I'm a little more than a week into the depot-lupron adventure and am feeling fairly ok so far (Will hasn't moved out, so I'll take that as a good sign!). The biggest side effect thus far seems to be blinding headaches. And annoyingly, I started a full flow on Weds. Sigh. I am feeling very flushed, but it is difficult to tell if that is related to the medication or is just a result of the fact that there has been a record-breaking heatwave this week. My biggest fear has been the mood effects and although I've been a bit cranky, I'm not feeling much depressive effects. I am trying to hit the gym frequently to counteract anything that might crop up on that front. Aerobic exercise does a mind and body good.

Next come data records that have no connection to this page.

## config.mk

```make
export PLATFORM = sky130hd
export DESIGN_NAME = epsc_time_of_day
export DESIGN_NICKNAME = d
export VERILOG_FILES = /design/src/hdl/epsc_pkg.sv /design/src/hdl/epsc_time_of_day.sv
export SDC_FILE = /design/constraint.sdc
export NUM_CORES = 1
export LEC_CHECK = 0
export BUFFER_PORTS_ARGS = -buffer_cell sky130_fd_sc_hd__buf_4
export CORE_MARGIN = 8
export CORE_UTILIZATION = 45
export DETAILED_ROUTE_END_ITERATION = 6
export GPL_TIMING_DRIVEN = 0
export PLACE_DENSITY = 0.69
export SLEW_MARGIN = 20
export SYNTH_ARGS = -nofsm -noshare
export SYNTH_HDL_FRONTEND = slang
export SYNTH_SLANG_ARGS = --single-unit
```

## constraint.sdc

```tcl
create_clock -name i_clk -period 8.2 [get_ports i_clk]
set_input_delay 0.41 -clock i_clk [delete_from_list [all_inputs] [get_ports i_clk]]
set_output_delay 0.41 -clock i_clk [all_outputs]
set_load 0.02 [all_outputs]
```

## src/hdl/epsc_pkg.sv

```systemverilog
// Shared types and constants of the epoch-seconds to calendar-date unit.
// Holds the reciprocal constants used for the fixed divisions.
// No dependencies.
package epsc_pkg;

    // stage count of the pipeline; stage NUM_STG-1 is the output register
    localparam int NUM_STG = 10;
    typedef logic [NUM_STG-1:0] t_stage_en;

    typedef logic signed [38:0] t_epoch;
    typedef logic signed [14:0] t_year;
    typedef logic [3:0]         t_month;
    typedef logic [4:0]         t_mday;
    typedef logic [4:0]         t_hour;
    typedef logic [5:0]         t_minute;
    typedef logic [5:0]         t_second;

    localparam int DAY_W = 23;   // day number since JD 0
    localparam int SOD_W = 17;   // second of day
    typedef logic [DAY_W-1:0] t_day;
    typedef logic [SOD_W-1:0] t_sod;

    localparam t_epoch      EPOCH_LOW  = -39'sd211813488000;
    localparam t_epoch      EPOCH_HIGH = 39'sd252455572799;
    localparam logic [38:0] JD0_OFFSET = 39'd211813531200;

    // t / 86400 = (t >> 7) / 675, reciprocal with round-up constant
    localparam int          DAY_LSB    = 7;
    localparam int          T1_W       = 32;
    localparam int          DIV675_SH  = 42;
    localparam logic [9:0]  DIV675     = 10'd675;
    localparam logic [32:0] DIV675_M   =
        33'(((64'd1 << DIV675_SH) + 64'd674) / 64'd675);

    // Gregorian correction: a = (4*J - 7468865) / 146097
    localparam t_day        GREG_START = 23'd2299160;
    localparam logic [24:0] A_OFS      = 25'd7468865;
    localparam int          A_SH       = 42;
    localparam logic [24:0] A_M        =
        25'(((64'd1 << A_SH) + 64'd146096) / 64'd146097);
    localparam t_day        JUL_OFS    = 23'd1524;

    // d = (100*c - 12210) / 36525
    localparam logic [29:0] D_SUB      = 30'd12210;
    localparam int          D_SH       = 46;
    localparam logic [30:0] D_M        =
        31'(((64'd1 << D_SH) + 64'd36524) / 64'd36525);
    localparam int          D_W        = 14;

    // e = 36525*d/100 = 1461*d/4
    localparam logic [24:0] E_MUL      = 25'd1461;
    localparam int          CE_W       = 9;

    // g = (ce*10000) / 306001, the *10000 folded into the constant
    localparam int          G_SH       = 42;
    localparam logic [37:0] G_K        =
        38'(64'd10000 * (((64'd1 << G_SH) + 64'd306000) / 64'd306001));

    // floor(30.6001 * g)
    localparam logic [CE_W-1:0] G_DAYS [16] = '{
        9'd0,   9'd30,  9'd61,  9'd91,  9'd122, 9'd153, 9'd183, 9'd214,
        9'd244, 9'd275, 9'd306, 9'd336, 9'd367, 9'd397, 9'd428, 9'd459
    };

    localparam t_year YEAR_OFS_MAR = 15'sd4716;
    localparam t_year YEAR_OFS_JAN = 15'sd4715;

    // time of day: x / 60 by reciprocal
    localparam int          MIN_SH = 23;
    localparam logic [17:0] MIN_M  = 18'(((64'd1 << MIN_SH) + 64'd59) / 64'd60);
    localparam int          HR_SH  = 17;
    localparam logic [11:0] HR_M   = 12'(((64'd1 << HR_SH) + 64'd59) / 64'd60);

endpackage

```

## src/hdl/epsc_time_of_day.sv

```systemverilog
// Stages 3 to 8: second of day into hour, minute and second.
// Depends on epsc_pkg.
module epsc_time_of_day (
    input  logic                i_clk,
    input  epsc_pkg::t_stage_en i_en,
    input  epsc_pkg::t_sod      i_sod,
    output epsc_pkg::t_hour     o_hour,
    output epsc_pkg::t_minute   o_minute,
    output epsc_pkg::t_second   o_second
);
    import epsc_pkg::*;

    logic [34:0] r_prod_m3;
    t_sod        r_sod3;
    logic [10:0] r_min4;
    t_second     r_sec4;
    logic [22:0] r_prod_h5;
    logic [10:0] r_min5;
    t_second     r_sec5;
    t_hour       r_hour6, r_hour7, r_hour8;
    t_minute     r_minute6, r_minute7, r_minute8;
    t_second     r_sec6, r_sec7, r_sec8;

    logic [10:0] n_m;
    t_sod        n_s;
    t_hour       n_h;
    logic [10:0] n_mi;

    assign n_m  = r_prod_m3[MIN_SH +: 11];
    assign n_s  = r_sod3 - SOD_W'(SOD_W'(n_m) * SOD_W'(60));
    assign n_h  = r_prod_h5[HR_SH +: 5];
    assign n_mi = r_min5 - 11'(11'(n_h) * 11'd60);

    always_ff @(posedge i_clk) begin
        if (i_en[3]) begin
            r_prod_m3 <= 35'(i_sod) * 35'(MIN_M);
            r_sod3    <= i_sod;
        end
        if (i_en[4]) begin
            r_min4 <= n_m;
            r_sec4 <= n_s[5:0];
        end
        if (i_en[5]) begin
            r_prod_h5 <= 23'(r_min4) * 23'(HR_M);
            r_min5    <= r_min4;
            r_sec5    <= r_sec4;
        end
        if (i_en[6]) begin
            r_hour6   <= n_h;
            r_minute6 <= n_mi[5:0];
            r_sec6    <= r_sec5;
        end
        // align with the date path
        if (i_en[7]) begin
            r_hour7   <= r_hour6;
            r_minute7 <= r_minute6;
            r_sec7    <= r_sec6;
        end
        if (i_en[8]) begin
            r_hour8   <= r_hour7;
            r_minute8 <= r_minute7;
            r_sec8    <= r_sec7;
        end
    end

    assign o_hour   = r_hour8;
    assign o_minute = r_minute8;
    assign o_second = r_sec8;
endmodule

```

==> run summary, run 1 <==
The number of register bits inferred by synthesis works out to 102. After the first detailed-routing iteration, the DRC count stood at 131. The net load switching power was 975 uW. In this run, the clock network consumes 15.4% of the power. The number of nets handed over by synthesis was 877.

Cells fill 50.4% of the core in the end. For the antenna diode count, the log shows 0. The type of the worst setup path was input port to register.

The endpoint required time on the critical path was 8.29 ns; the footprint of the multi-input gates was 0.00421 mm2. The H-tree was split into 3 levels. TritonCTS built the clock tree. The final layout contains 928 nets.

The finished layout holds 913 standard cells, fillers aside. The count of clock tree sinks was 102; the register-to-register setup slack was 4.56 ns. The power per unit of standard cell area is 297 mW/mm2, and the total routing resource utilization after global routing is 13.5%. Dividing the final minimum period by the clock period gives 59.3%. The wire length of the first global-routing pass is 23.9 mm, and the worst-case setup slack after placement is 2.95 ns. The logs give 0 for the final number of hold-violating endpoints and 48 for the number of distinct standard cells referenced by the synthesized netlist. Ranked by total cell area, the synthesized netlist is headed by edfxtp_1 (39%), ha_1 (27%), fa_1 (12%), inv_1 (6.2%), xnor2_1 (2.5%).

The max capacitance violation total was 0; the biggest fanout along the worst timing path was 5. The largest buffer count on any clock path was 2; the proportion of netlist area held by the largest area contributor was 39.4%. The area of all sequential standard cells is 0.00306 mm2.

After detailed routing, the total wire length is 13.6 mm. 45 I/O pins were placed. The width of the die works out to 147 um. Once detail routing completed, the nets flagged for antenna violations numbered 0. The final worst slack was 3.34 ns.

Latest clock arrival within the worst-skew pair: 0.33 ns. The number of placement rows was 48; the die footprint was 0.0217 mm2. The logs give 0 for the total congestion overflow and 1,498 for the number of filler cells placed in the layout. The cell count after synthesis came out at 633. By instance count, the leading cell after synthesis is ha_1. The proportion of synthesized flip-flops having asynchronous set or reset works out to 0%. The count of input and output buffers was 40.

The most used flip-flop cell after synthesis is edfxtp_1. The number of antenna violations at the first check in global routing is 0. For the pin with the worst max-slew slack, the measured transition is 0.428 ns. Combinational cells account for 53.1% of the total power. Setup repair after global routing left no endpoint under its margin. Setup total negative slack on the finished layout was measured at 0 ns.

Including well taps, the total number of placed cells is 898. The tools report the highest achievable clock rate as 0.206 GHz. The setup-violating endpoint count in the final report was 0. The count of warnings emitted by yosys is 0, and the worst max-slew margin expressed relative to the limit is 71.1%. The flow ran to the end, and the final reports show no timing, DRC or antenna violations. Once the clock tree was built, the setup fixing pass inserted 0 buffers.

STA classifies the critical path startpoint as an input port. The shortest clock period the worst path allows after layout was 4.86 ns. The setup clock skew after layout is 0.00425 ns, and the maximum number of pins on one net before global-route repair is 18. Of the total power, the share spent switching nets is 38.1%. After clock tree synthesis, the clock-pin slew on the worst setup and hold paths is 0.06 ns.

The placer's final routability congestion estimate came out at 0.871. For the fraction of power consumed by sequential logic, the log shows 31.4%. Internal power comes to 1.59 mW. Type of element capturing the critical path: a register. The number of synthesized flops with an enable pin works out to 102.

The cell area that synthesis handed to floorplanning was 0.00777 mm2. The logs give 0.146 mV for the worst ir drop on vdd and 39.4% for the portion of the post-synthesis area used by sequential elements. CTS placed an instance of clkbuf_16 at the clock tree root.

For the number of gates resized after CTS, the log shows 0. Sorting the synthesized cells by how often they occur yields ha_1 (169), inv_1 (128), edfxtp_1 (102), fa_1 (47), a21oi_1 (23). After detailed routing, the average wire length per cell comes to 14.9 um. The path class of the tightest hold or removal check is input port to register. Measured along the y axis, the die boundary spans 147 um.

Starting density of the core: 45.4%. The logs give 0 for the number of slew-limit violations in the final report and 0 for the DRC violations left. The number of buffers inserted by hold repair at cts is 0. The logs give 4.14 nW for the leakage component of the power and 4,650 for the number of vias in the routed layout. edfxtp_1 takes more of the synthesized area than any other cell.

The post-route netlist has 8.87% of its cells at a drive strength greater than 1. The post-detailed-route via-to-cell ratio was 5.09; the tightest hold margin was 0.320 ns. Compared with the post-synthesis result, the final layout area differs by 11.1%. The data arrival time of the worst path is 4.95 ns, and the TritonCTS buffer count is 9. The logs give 5,136 for the number of global-route vias before repair and 0.0171 mm2 for the area inside the core boundary. A synthesized cell averages 12.3 um2.

The wire-length estimate of the detail-placed layout is 11.7 mm. The tools report the number of detailed-route iterations in the first pass as 4.
## per-layer routing
| layer | vias to the layer above | wire length [um] | track usage (%) |
|---|---|---|---|
| met3 | 20 | 389 | 1.90 |
| li1 | 2321 | - | - |
| met5 | - | 0 | 0 |
| met1 | 2243 | 5760 | 15.5 |
| met4 | 0 | 248 | 4.64 |
| met2 | 66 | 7170 | 25.1 |
## per-stage QoR
step	total power, mW	instance area, um2
floorplan	1.84	7770
global route	2.83	8630
detailed placement	2.18	8350
global placement	2.12	8350
CTS	2.60	8630
finish	2.56	8630
## final cells by class
class,count,area share (%)
multi-input combinational,400,48.7
sequential,102,35.5
inverter,128,5.56
timing repair buffer,40,3.48
tap,225,3.26
clock buffer,10,2.65
clock inverter,5,0.594
buffer,3,0.232
## worst max-delay path, stage by stage
cell and delay [ns]:
buf_4 0.12, inv_1 0.04, ha_1 0.18, ha_1 0.17, or2_2 0.30, fa_1 0.48
inv_1 0.05, fa_1 0.49, fa_1 0.54, inv_1 0.05, fa_1 0.48, ha_1 0.38
nand2_1 0.12, nor2_1 0.28, nand2_1 0.15, a211oi_1 0.37, o31ai_1 0.17, and2_1 0.16
## cells in the final DEF, fill, tap and decap left out, types with 3 or more instances in the layout
cell / count
xnor2_1: 22
edfxtp_1: 102
nor3_1: 5
a21o_1: 7
a21boi_0: 4
fa_1: 47
buf_4: 40
ha_1: 169
a31oi_1: 4
nand3_1: 12
o211ai_1: 5
clkbuf_16: 9
inv_1: 128
a21oi_1: 23
nor3b_1: 3
xor2_1: 5
nand2_1: 18
o21ai_0: 13
nand4_1: 6
nor2_1: 18
## power by group through the flow
stage | sequential, mW | combinational, mW | clock [mW]
finish | 0.806 | 1.36 | 0.395
global route | 0.820 | 1.58 | 0.426
floorplan | 0.808 | 1.03 | 0
global placement | 0.810 | 1.31 | 0
CTS | 0.809 | 1.38 | 0.409
detailed placement | 0.819 | 1.36 | 0
## state kept, by name, indices dropped and copies added (netlist names)
| register | cells |
|---|---|
| o_second | 6 |
| r_min5 | 3 |
| o_hour | 5 |
| r_hour6 | 5 |
| o_minute | 6 |
| r_sod3 | 5 |
| r_sec5 | 6 |
| r_min4 | 11 |
| r_minute6 | 6 |
| r_prod_m3 | 12 |
| r_sec4 | 6 |
| r_minute7 | 6 |
| r_prod_h5 | 8 |
| r_hour7 | 5 |
| r_sec7 | 6 |
| r_sec6 | 6 |
## cell families (layout without fill, tap and decap cells)
kind of cell / Yosys count / after routing / synth area share [%]
fa+ha+maj: 216 / 216 / 39.3
buf+inv: 131 / 186 / 6.44
simple gates: 77 / 77 / 4.91
xor+xnor: 27 / 27 / 3.04
compound gates: 80 / 80 / 6.89
flops: 102 / 102 / 39.4
## final timing paths
check                                  start  depth (start not counted)            end
worst max-delay path               i_sod[15]                         18  r_prod_m3[32]
worst min-delay path                i_sod[2]                          1      r_sod3[2]
worst max register to register     r_min4[7]                         13  r_prod_h5[20]
worst min register to register  r_prod_h5[1]                          0   r_minute6[1]
Note: power is estimated with default switching activity, not from simulation.
==> run 2: changes to the inputs <==
- clock period: 8.2 -> 4.6 ns (I/O delays scaled with it)
==> run 2 against run 1 <==
Compared with the run above:
- utilization rose by 0.45 points
- sequential share of layout area fell by 0.31 points
- sequential power rose by 79%
- via count rose by 0.30%
- die area did not move
- sequential cell count did not move
- cell count did not move
- clock power rose by 78%
- total power rose by 82%
==> run summary, run 2 (synthesis results as in run 1) <==
In the layout the commonest cells are ha_1 (167), inv_1 (128), edfxtp_1 (102). The tools report the clock root buffer master as clkbuf_16. Worst flop-to-flop path endpoint: r_prod_h5[20]. The area inside the core boundary was 0.0171 mm2 (unchanged); the fraction of the core area covered by cells at the end of the flow was 50.9% (+0.45 points). The run gives 0 (unchanged) as the number of antenna violations at the first check in global routing. The largest registers in the layout are r_prod_m3: 12 flops, r_min4: 11 flops, r_prod_h5: 8 flops.

TritonCTS buffer count: 9 (unchanged). The number of vias in the routed layout came out at 4,664 (+0.30%). The run gives 0 (unchanged) as the setup-violating endpoint count in the final report.

The net count reported at finish is 928 (unchanged), and the starting density of the core is 45.4% (unchanged). The number of placement rows is 48 (unchanged), and the slew at the pin with the worst max-slew slack is 0.408 ns (-0.0199 ns). The setup clock skew after layout is 0.00442 ns (+0.000169 ns), and the remaining antenna violation count is 0 (unchanged). The tools report the worst ir drop on vdd as 0.260 mV (+78%). Final worst slack: 0.164 ns (-3.17 ns). The run gives 102 (unchanged) as the count of clock tree sinks. The post-layout total power came out at 4.66 mW (+82%). Ranked by flip-flop count, first place goes to r_prod_m3.

The slowest stage of the critical path belongs to the cell fa_1. The logs give 2 (unchanged) for the largest buffer count on any clock path and 24.0 mm (about the same) for the wire length of the first global-routing pass. For the number of H-tree levels, the log shows 3 (unchanged). The tools report the final number of hold-violating endpoints as 0 (unchanged).

In this run the worst setup path begins at i_sod[15]. For the die footprint, the log shows 0.0217 mm2 (unchanged). The register-to-register setup slack was 0.95 ns (-3.61 ns). For the data arrival time of the worst path, the log shows 4.52 ns (-0.43 ns). For the met1 global-route usage, the log shows 15.6% (+0.019 points).

The run gives 0.141 ns (-0.180 ns) as the tightest hold margin. The power per unit of standard cell area came out at 535 mW/mm2 (+80%). Number of flip-flops under the largest register name: 12 (unchanged). The routed design could run at a clock period as short as 4.44 ns.

The worst max-slew margin expressed relative to the limit is 72.5% (+1.3 points), and the total cell area at the placement stage is 0.00835 mm2 (unchanged). The post-detailed-route via-to-cell ratio is 5.11 (+0.30%), and the half-perimeter wire length after placement is 11.7 mm (unchanged). The endpoint required time on the critical path is 4.68 ns (-3.61 ns), and the signed area change from the synthesized netlist to the final layout is 12.1%. Sum of routed wire length over all layers: 13.6 mm (+0.55%).

Setup repair after global routing could not meet its margin everywhere. The startpoint kind of the worst setup timing path was an input port. The flow ran to the end, and the final reports show no timing, DRC or antenna violations.

The maximum number of pins on one net before global-route repair came out at 18 (unchanged). Clock transition time at the flip-flop clock pins of the worst setup and hold paths: 0.06 ns (about the same). The tools report the type of element capturing the critical path as a register. The latest clock arrival within the worst-skew pair was 0.33 ns (about the same). The path class of the tightest hold or removal check is input port to register.

The placer's final routability congestion estimate is 0.871 (unchanged), and the count of input and output buffers is 40 (unchanged). The leakage component of the power was 4.15 nW (+0.28%). Routing layer with the top usage in global route: met2.

The tools report the start of the worst register-to-register path as r_min4[7]. The number of slew-limit violations in the final report came out at 0 (unchanged). The width of the die was 147 um (unchanged); the die boundary height was 147 um (unchanged).

Total congestion overflow: 0 (unchanged). TritonCTS built the clock tree. The run gives -0.468 ns (-3.42 ns) as the worst-case setup slack after placement. The run gives 0.00871 mm2 (+0.88%) as the cell area after layout. Number of detailed-route iterations in the first pass: 4 (unchanged).

The setup path with the least slack is of type input port to register. The most common cell after layout, fill and taps aside is ha_1. The number of cells on the worst reg-to-reg path is 13 (unchanged).

The fraction of final layout cells with drive strength greater than 1 is 10.8% (+1.9 points), and the DRC violations left is 0 (unchanged). The mean routed wirelength per cell is 14.9 um (+0.55%). The boundary pin count was 45 (unchanged).

Walking the worst path, the cells encountered are buf_4, inv_1, ha_1, ha_1, or2_2, fa_1, inv_1, fa_1, fa_1, inv_1, fa_1, ha_4, nand2_1, nor2_4, nand2_1, o211ai_1, a31oi_1, xnor2_1. Following the worst setup path forward leads to its endpoint at r_prod_m3[27]. The initial DRC count was 139 (+6.1%); the met2 track demand over resource in global routing was 25.1% (unchanged). Met3 demand-to-capacity share in global routing: 1.90% (unchanged).

The cell that appears most often on the critical path is fa_1. Post-route fraction of the period consumed by the critical path: 96.4%. The run gives 0.225 GHz as the highest achievable clock rate. The number of global-route vias before repair was 5,131 (-0.097%); the antenna diode count was 0 (unchanged). The biggest fanout along the worst timing path is 5 (unchanged), and the maximum single-stage delay on the critical path is 0.54 ns (about the same).

The logs give 0 (unchanged) for the max capacitance violation total and 13.5% (about the same) for the total routing resource utilization after global routing.
[run 2: worst max-delay path: cells and delay by family]
kind,cells,cell delay [ns]
adder cells (fa/ha/maj),7,2.65
buffers and inverters,4,0.26
XOR/XNOR,1,0.15
AO/OA/AOI/OAI,2,0.48
AND/OR/NAND/NOR,4,0.74
[run 2: how the worst min path moves through the flow]
stage,startpoint,endpoint,slack [ns],cells past startpoint
after floorplan,i_sod[0],r_prod_m3[0],0.33,0
after global placement,r_sec5[4],r_sec6[4],0.40,0
after detailed placement,r_prod_h5[1],r_minute6[1],0.40,0
after CTS,i_sod[2],r_sod3[2],0.12,1
after global routing,i_sod[2],r_sod3[2],0.13,1
final,i_sod[2],r_sod3[2],0.14,1
[run 2: what timing repair did]
item / in CTS / in global routing
hold buffers: 0 / 0
setup buffers: 0 / 0
endpoints found under the setup margin: 3 / 9
pin swaps: 0 / 9
gates resized for setup: 4 / 14
[run 2: layout make-up]
cell class	count	area, um2
Buffer	3	20.0
Clock buffer	10	229
Clock inverter	5	51.3
Fill cell	1484	8410
Inverter	128	480
Multi-Input combinational cell	400	4290
Sequential cell	102	3060
Tap cell	225	282
Timing Repair Buffer	40	300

Two pregnancy announcements of friends sent me briefly reeling this week. It is frustrating that I sometimes can't separate my own situation better from those of others. I strive to be happy for others' joys, even as I struggle to accept our losses and continue hope for the future. But sometimes it seems that everyone, EVERYONE is getting pregnant, having more than one child even, while we are still waiting, and somehow the longer we wait, the less likely it seems we could ever have a good outcome...although of course I also know that this is faulty reasoning, that things are in process right now, we've got the blasts on ice and will hopefully get some good news soon.
So hanging in there. Letting some time pass. Waiting. And hoping.